Abstract: Objective To investigate the changes of hepatic IL-9-secreting lymphocytes in MHV-3-induced fulminant hepatitis in mice for the analysis of involvement of IL-9 in the mechanisms of immune- mediated liver injury. Method MHV-3-induced fulminant hepatitis model was established in mice,and the percentage of hepatic IL-9-secreting T lymphocytes was determined by flow cytometry.

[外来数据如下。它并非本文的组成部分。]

$ cat src/rtl/nibble_serial_subtractor.sv
// Digit-serial a - b - bin behind a valid/ready handshake; one DIGIT-bit digit per clock.
module nibble_serial_subtractor
   import nibble_serial_subtractor_pkg::*;
#(
   parameter int WIDTH = 8,
   parameter int DIGIT = 4
) (
   input  logic             clk,
   input  logic             rst,
   input  logic             in_valid,
   output logic             in_ready,
   input  logic [WIDTH-1:0] a,
   input  logic [WIDTH-1:0] b,
   input  logic             bin,
   output logic             out_valid,
   input  logic             out_ready,
   output logic [WIDTH-1:0] diff,
   output logic             bout,
   output logic             zero,
   output logic             ovf
);

   localparam int STEPS = WIDTH / DIGIT;
   localparam int KW    = k_width(STEPS);
   localparam int MSB   = WIDTH - 1;
   localparam logic [KW-1:0] K_LAST = KW'(STEPS - 1);

   state_t           state_reg, state_next;
   logic [KW-1:0]    k_reg, k_next;
   logic             carry_reg, carry_next;
   logic [WIDTH-1:0] a_reg, a_next;
   logic [WIDTH-1:0] b_reg, b_next;
   logic [WIDTH-1:0] diff_reg, diff_next;
   logic             bout_reg, bout_next;
   logic             zero_reg, zero_next;
   logic             ovf_reg, ovf_next;

   logic [31:0]      sel;
   logic [DIGIT-1:0] a_dig, b_dig, sum_dig;
   logic             c_out;

   assign sel   = 32'(k_reg) * DIGIT;
   assign a_dig = a_reg[sel +: DIGIT];
   assign b_dig = b_reg[sel +: DIGIT];

   // Subtraction as a + ~b + 1; the carry register holds the inverted borrow.
   nbitAdder #(.bits(DIGIT)) u_adder (
      .a    (a_dig),
      .b    (~b_dig),
      .cin  (carry_reg),
      .y    (sum_dig),
      .cOut (c_out)
   );

   always_comb begin
      state_next = state_reg;
      k_next     = k_reg;
      carry_next = carry_reg;
      a_next     = a_reg;
      b_next     = b_reg;
      diff_next  = diff_reg;
      bout_next  = bout_reg;
      zero_next  = zero_reg;
      ovf_next   = ovf_reg;
      case (state_reg)
         IDLE: begin
            if (in_valid) begin
               state_next = RUN;
               a_next     = a;
               b_next     = b;
               carry_next = ~bin;
               k_next     = '0;
               diff_next  = '0;
            end
         end
         RUN: begin
            diff_next[sel +: DIGIT] = sum_dig;
            carry_next              = c_out;
            k_next                  = k_reg + KW'(1);
            if (k_reg == K_LAST) begin
               // Flags are taken from the fully assembled result, including the last digit.
               state_next = DONE;
               k_next     = '0;
               bout_next  = ~c_out;
               zero_next  = (diff_next == '0);
               ovf_next   = (a_reg[MSB] != b_reg[MSB]) && (diff_next[MSB] != a_reg[MSB]);
            end
         end
         DONE: begin
            if (out_ready) state_next = IDLE;
         end
         default: state_next = IDLE;
      endcase
   end

   always_ff @(posedge clk or posedge rst) begin
      if (rst) begin
         state_reg <= IDLE;
         k_reg     <= '0;
         carry_reg <= 1'b0;
         a_reg     <= '0;
         b_reg     <= '0;
         diff_reg  <= '0;
         bout_reg  <= 1'b0;
         zero_reg  <= 1'b0;
         ovf_reg   <= 1'b0;
      end else begin
         state_reg <= state_next;
         k_reg     <= k_next;
         carry_reg <= carry_next;
         a_reg     <= a_next;
         b_reg     <= b_next;
         diff_reg  <= diff_next;
         bout_reg  <= bout_next;
         zero_reg  <= zero_next;
         ovf_reg   <= ovf_next;
      end
   end

   assign in_ready  = (state_reg == IDLE);
   assign out_valid = (state_reg == DONE);
   assign diff      = diff_reg;
   assign bout      = bout_reg;
   assign zero      = zero_reg;
   assign ovf       = ovf_reg;

endmodule
<file path="config.mk">
export PLATFORM = sky130hd
export DESIGN_NAME = mem8x8_ctrl
export DESIGN_NICKNAME = d
export VERILOG_FILES = /design/src/rtl/mem8x8_ctrl.sv
export SDC_FILE = /design/constraint.sdc
export NUM_CORES = 1
export LEC_CHECK = 0
export BUFFER_PORTS_ARGS = -buffer_cell sky130_fd_sc_hd__buf_2
export CORE_MARGIN = 1
export CORE_UTILIZATION = 55
export DETAILED_ROUTE_END_ITERATION = 6
export PLACE_DENSITY = 0.86
export SETUP_SLACK_MARGIN = 0.3
export SLEW_MARGIN = 20
export SYNTH_ARGS = -nofsm -noshare
export SYNTH_HDL_FRONTEND = slang
export SYNTH_SLANG_ARGS = --single-unit
</file>
<file path="constraint.sdc">
create_clock -name clk -period 3.15 [get_ports clk]
set_input_delay 0.1575 -clock clk [delete_from_list [all_inputs] [get_ports clk]]
set_output_delay 0.1575 -clock clk [all_outputs]
set_load 0.01 [all_outputs]
</file>
**config.mk**
```make
export PLATFORM = sky130hd
export DESIGN_NAME = cacheline_arbiter_flat
export DESIGN_NICKNAME = d
export VERILOG_FILES = /design/src/rtl/cache_arb_pkg.sv /design/src/rtl/cacheline_arbiter_if.sv /design/src/rtl/cache_arb_pick.sv /design/src/rtl/cacheline_arbiter.sv /design/src/flat_wrapper.sv
export SDC_FILE = /design/constraint.sdc
export NUM_CORES = 1
export LEC_CHECK = 0
export BUFFER_PORTS_ARGS = -buffer_cell sky130_fd_sc_hd__buf_2
export CORE_AREA = 2 2 559 561
export CTS_CLUSTER_SIZE = 24
export DETAILED_ROUTE_END_ITERATION = 8
export DIE_AREA = 0 0 561 563
export GPL_TIMING_DRIVEN = 0
export HOLD_SLACK_MARGIN = 0.06
export PLACE_DENSITY = 0.3
export SLEW_MARGIN = 20
export SYNTH_ARGS = -nofsm -noshare
export SYNTH_HDL_FRONTEND = slang
export SYNTH_HIERARCHICAL = 1
export SYNTH_SLANG_ARGS = --single-unit
```
**constraint.sdc**
```tcl
create_clock -name clk -period 49.8 [get_ports clk]
set_input_delay 4.98 -clock clk [delete_from_list [all_inputs] [get_ports clk]]
set_output_delay 4.98 -clock clk [all_outputs]
set_load 0.05 [all_outputs]
```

Results The percentage of hepatic IL-9-producing CD4+T cells increased from 1.87±1.36% to 4.77±0.42% at 48h after viral inoculation(P<0.05),while the percentage of hepatic CD4-CD8-(DN) T cells who also expressed IL-9 at 72h after infection was 7.83±3.30%,which was significantly higher than that at 24h(P<0.05). Conclusion The increased expression of IL-9 from hepatic CD4+T and DNT lymphocytes may contribute to immune-mediated liver injury in MHV-3- induced fulminat hepatitis in mice.